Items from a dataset
+--

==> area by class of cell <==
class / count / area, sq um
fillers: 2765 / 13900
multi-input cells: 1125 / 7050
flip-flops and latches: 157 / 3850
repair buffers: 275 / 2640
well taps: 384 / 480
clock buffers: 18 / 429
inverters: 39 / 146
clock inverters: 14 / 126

+--

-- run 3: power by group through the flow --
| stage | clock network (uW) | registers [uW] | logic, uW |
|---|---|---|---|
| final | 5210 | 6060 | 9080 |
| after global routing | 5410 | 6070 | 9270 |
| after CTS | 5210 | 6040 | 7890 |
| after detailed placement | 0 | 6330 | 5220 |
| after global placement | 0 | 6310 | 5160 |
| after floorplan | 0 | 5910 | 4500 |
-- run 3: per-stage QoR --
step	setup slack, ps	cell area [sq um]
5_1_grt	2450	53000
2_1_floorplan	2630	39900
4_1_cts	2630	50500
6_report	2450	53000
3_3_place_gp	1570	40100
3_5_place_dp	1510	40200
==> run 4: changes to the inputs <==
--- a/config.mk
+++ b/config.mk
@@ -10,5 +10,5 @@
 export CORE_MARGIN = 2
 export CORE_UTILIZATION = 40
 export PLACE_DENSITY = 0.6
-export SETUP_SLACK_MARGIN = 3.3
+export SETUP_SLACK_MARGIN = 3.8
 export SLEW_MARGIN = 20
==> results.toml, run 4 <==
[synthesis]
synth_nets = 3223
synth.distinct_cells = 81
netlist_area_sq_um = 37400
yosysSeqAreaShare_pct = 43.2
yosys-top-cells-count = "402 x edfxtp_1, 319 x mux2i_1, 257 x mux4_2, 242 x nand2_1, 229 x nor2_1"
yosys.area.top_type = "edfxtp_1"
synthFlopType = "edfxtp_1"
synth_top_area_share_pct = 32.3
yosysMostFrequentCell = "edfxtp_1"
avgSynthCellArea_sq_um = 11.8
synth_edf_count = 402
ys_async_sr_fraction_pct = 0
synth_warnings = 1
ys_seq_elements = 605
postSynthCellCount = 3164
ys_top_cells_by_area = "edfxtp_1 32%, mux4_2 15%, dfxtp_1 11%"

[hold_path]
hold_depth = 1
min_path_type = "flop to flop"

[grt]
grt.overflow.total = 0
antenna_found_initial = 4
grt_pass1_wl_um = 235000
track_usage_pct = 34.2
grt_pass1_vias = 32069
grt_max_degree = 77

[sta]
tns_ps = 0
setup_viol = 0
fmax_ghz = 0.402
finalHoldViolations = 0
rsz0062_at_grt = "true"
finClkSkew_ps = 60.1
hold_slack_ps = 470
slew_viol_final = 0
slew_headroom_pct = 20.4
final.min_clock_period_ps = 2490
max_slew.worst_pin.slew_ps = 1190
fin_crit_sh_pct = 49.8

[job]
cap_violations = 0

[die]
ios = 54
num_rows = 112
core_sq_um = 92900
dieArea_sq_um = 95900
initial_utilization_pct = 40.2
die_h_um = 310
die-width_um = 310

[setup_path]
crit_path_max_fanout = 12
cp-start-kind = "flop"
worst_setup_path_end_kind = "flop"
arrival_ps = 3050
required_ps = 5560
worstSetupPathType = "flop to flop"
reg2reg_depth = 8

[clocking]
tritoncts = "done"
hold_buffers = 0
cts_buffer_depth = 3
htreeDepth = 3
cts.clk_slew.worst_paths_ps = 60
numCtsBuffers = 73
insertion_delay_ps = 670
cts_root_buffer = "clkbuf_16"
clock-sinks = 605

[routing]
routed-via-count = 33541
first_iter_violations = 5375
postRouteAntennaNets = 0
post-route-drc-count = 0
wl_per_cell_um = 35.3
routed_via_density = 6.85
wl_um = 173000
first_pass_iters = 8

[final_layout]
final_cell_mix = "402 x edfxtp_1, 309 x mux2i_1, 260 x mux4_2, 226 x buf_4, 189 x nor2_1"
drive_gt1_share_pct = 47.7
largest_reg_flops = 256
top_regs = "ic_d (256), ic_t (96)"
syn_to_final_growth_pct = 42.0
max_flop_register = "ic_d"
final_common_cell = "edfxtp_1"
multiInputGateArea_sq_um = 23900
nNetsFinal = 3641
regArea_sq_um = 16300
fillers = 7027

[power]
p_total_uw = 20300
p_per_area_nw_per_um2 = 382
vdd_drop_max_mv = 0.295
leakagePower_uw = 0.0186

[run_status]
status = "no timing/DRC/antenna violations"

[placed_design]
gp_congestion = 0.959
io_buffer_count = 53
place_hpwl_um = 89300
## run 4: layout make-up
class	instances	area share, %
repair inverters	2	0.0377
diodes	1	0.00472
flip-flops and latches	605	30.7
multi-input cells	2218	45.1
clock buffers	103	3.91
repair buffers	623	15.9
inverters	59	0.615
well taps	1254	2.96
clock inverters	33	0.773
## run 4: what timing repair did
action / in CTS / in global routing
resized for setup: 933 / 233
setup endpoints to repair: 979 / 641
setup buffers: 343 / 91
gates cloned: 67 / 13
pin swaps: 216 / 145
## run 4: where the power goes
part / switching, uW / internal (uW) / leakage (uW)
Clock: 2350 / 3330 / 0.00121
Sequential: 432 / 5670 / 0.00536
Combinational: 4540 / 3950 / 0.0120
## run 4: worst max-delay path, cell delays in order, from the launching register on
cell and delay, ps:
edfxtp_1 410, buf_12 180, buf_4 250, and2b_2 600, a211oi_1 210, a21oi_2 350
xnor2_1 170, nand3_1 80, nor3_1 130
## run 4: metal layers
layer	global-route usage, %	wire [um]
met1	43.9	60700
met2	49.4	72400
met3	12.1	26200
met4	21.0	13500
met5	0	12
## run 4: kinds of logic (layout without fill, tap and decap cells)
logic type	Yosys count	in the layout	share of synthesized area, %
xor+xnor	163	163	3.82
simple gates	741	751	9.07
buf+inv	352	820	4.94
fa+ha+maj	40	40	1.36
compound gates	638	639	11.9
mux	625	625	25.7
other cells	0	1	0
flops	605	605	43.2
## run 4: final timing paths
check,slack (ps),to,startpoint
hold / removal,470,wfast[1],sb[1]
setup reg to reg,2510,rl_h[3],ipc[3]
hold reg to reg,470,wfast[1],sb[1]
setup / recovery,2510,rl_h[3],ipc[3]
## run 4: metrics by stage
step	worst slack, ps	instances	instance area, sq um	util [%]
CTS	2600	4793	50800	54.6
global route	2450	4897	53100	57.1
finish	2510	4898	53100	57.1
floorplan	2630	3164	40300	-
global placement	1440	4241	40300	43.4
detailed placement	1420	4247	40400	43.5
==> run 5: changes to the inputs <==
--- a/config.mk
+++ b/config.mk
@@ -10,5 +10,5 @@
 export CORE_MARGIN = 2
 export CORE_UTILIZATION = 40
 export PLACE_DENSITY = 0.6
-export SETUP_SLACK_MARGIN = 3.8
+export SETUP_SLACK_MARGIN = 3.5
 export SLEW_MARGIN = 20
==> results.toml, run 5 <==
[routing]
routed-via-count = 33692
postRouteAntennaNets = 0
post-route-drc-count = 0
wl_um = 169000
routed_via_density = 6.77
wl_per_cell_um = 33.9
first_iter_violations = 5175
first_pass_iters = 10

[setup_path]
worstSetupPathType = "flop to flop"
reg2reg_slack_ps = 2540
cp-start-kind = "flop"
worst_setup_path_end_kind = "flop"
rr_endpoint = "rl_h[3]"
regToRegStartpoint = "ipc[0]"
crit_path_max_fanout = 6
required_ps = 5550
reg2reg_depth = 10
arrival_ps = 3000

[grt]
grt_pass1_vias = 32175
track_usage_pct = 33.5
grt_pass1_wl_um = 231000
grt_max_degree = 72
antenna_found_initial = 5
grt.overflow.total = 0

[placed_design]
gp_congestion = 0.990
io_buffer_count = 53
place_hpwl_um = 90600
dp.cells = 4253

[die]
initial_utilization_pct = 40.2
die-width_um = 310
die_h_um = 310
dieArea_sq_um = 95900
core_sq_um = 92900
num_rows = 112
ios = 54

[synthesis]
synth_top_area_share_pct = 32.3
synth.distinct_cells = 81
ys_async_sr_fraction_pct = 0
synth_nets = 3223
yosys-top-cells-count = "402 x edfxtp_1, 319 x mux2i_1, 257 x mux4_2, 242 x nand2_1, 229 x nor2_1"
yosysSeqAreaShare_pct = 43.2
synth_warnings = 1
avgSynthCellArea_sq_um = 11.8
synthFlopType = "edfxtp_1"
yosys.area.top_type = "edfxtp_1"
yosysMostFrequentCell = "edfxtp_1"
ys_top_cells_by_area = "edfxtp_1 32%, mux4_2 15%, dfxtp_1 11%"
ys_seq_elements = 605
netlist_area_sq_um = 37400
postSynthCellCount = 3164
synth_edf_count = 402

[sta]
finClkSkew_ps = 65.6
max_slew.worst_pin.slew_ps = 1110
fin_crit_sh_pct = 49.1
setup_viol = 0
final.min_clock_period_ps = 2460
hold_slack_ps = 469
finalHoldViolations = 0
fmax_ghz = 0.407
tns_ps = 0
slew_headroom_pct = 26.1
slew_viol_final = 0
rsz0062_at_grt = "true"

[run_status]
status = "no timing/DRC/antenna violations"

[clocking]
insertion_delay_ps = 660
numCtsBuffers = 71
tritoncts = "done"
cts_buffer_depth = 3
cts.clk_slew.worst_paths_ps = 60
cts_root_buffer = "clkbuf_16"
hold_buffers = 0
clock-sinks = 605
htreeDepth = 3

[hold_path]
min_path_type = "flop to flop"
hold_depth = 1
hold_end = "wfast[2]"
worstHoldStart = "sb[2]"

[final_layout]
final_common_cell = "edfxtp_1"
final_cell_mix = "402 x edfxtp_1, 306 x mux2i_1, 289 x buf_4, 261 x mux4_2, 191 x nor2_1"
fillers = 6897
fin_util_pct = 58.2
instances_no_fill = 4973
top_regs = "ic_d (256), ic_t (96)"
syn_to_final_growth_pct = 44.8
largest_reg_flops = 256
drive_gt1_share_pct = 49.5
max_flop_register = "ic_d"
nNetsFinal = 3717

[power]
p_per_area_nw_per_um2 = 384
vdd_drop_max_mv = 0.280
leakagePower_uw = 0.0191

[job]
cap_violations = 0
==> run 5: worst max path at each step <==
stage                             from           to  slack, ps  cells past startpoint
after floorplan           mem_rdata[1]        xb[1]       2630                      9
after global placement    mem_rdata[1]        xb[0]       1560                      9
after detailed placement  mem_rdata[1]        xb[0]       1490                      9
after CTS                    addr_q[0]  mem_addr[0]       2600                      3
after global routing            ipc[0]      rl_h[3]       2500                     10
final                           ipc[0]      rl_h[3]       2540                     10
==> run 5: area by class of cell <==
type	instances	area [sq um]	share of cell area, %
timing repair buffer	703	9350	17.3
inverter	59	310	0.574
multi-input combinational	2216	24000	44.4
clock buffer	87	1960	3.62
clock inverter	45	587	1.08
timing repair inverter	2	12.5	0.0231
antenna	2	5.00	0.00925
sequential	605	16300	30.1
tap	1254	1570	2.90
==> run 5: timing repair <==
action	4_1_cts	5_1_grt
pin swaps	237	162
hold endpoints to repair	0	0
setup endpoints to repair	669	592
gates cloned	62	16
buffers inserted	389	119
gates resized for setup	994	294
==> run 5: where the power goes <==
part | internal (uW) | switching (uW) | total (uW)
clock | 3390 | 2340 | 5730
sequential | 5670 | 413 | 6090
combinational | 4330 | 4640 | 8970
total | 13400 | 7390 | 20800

+--

• [ABOUT THIS EXERCISE] Where a line of the data holds "repair", show that line.

• [ANSWER TO THE EXERCISE]
repair buffers: 275 / 2640
repair inverters	2	0.0377
repair buffers	623	15.9
## run 4: what timing repair did
setup endpoints to repair: 979 / 641
timing repair buffer	703	9350	17.3
timing repair inverter	2	12.5	0.0231
==> run 5: timing repair <==
hold endpoints to repair	0	0
setup endpoints to repair	669	592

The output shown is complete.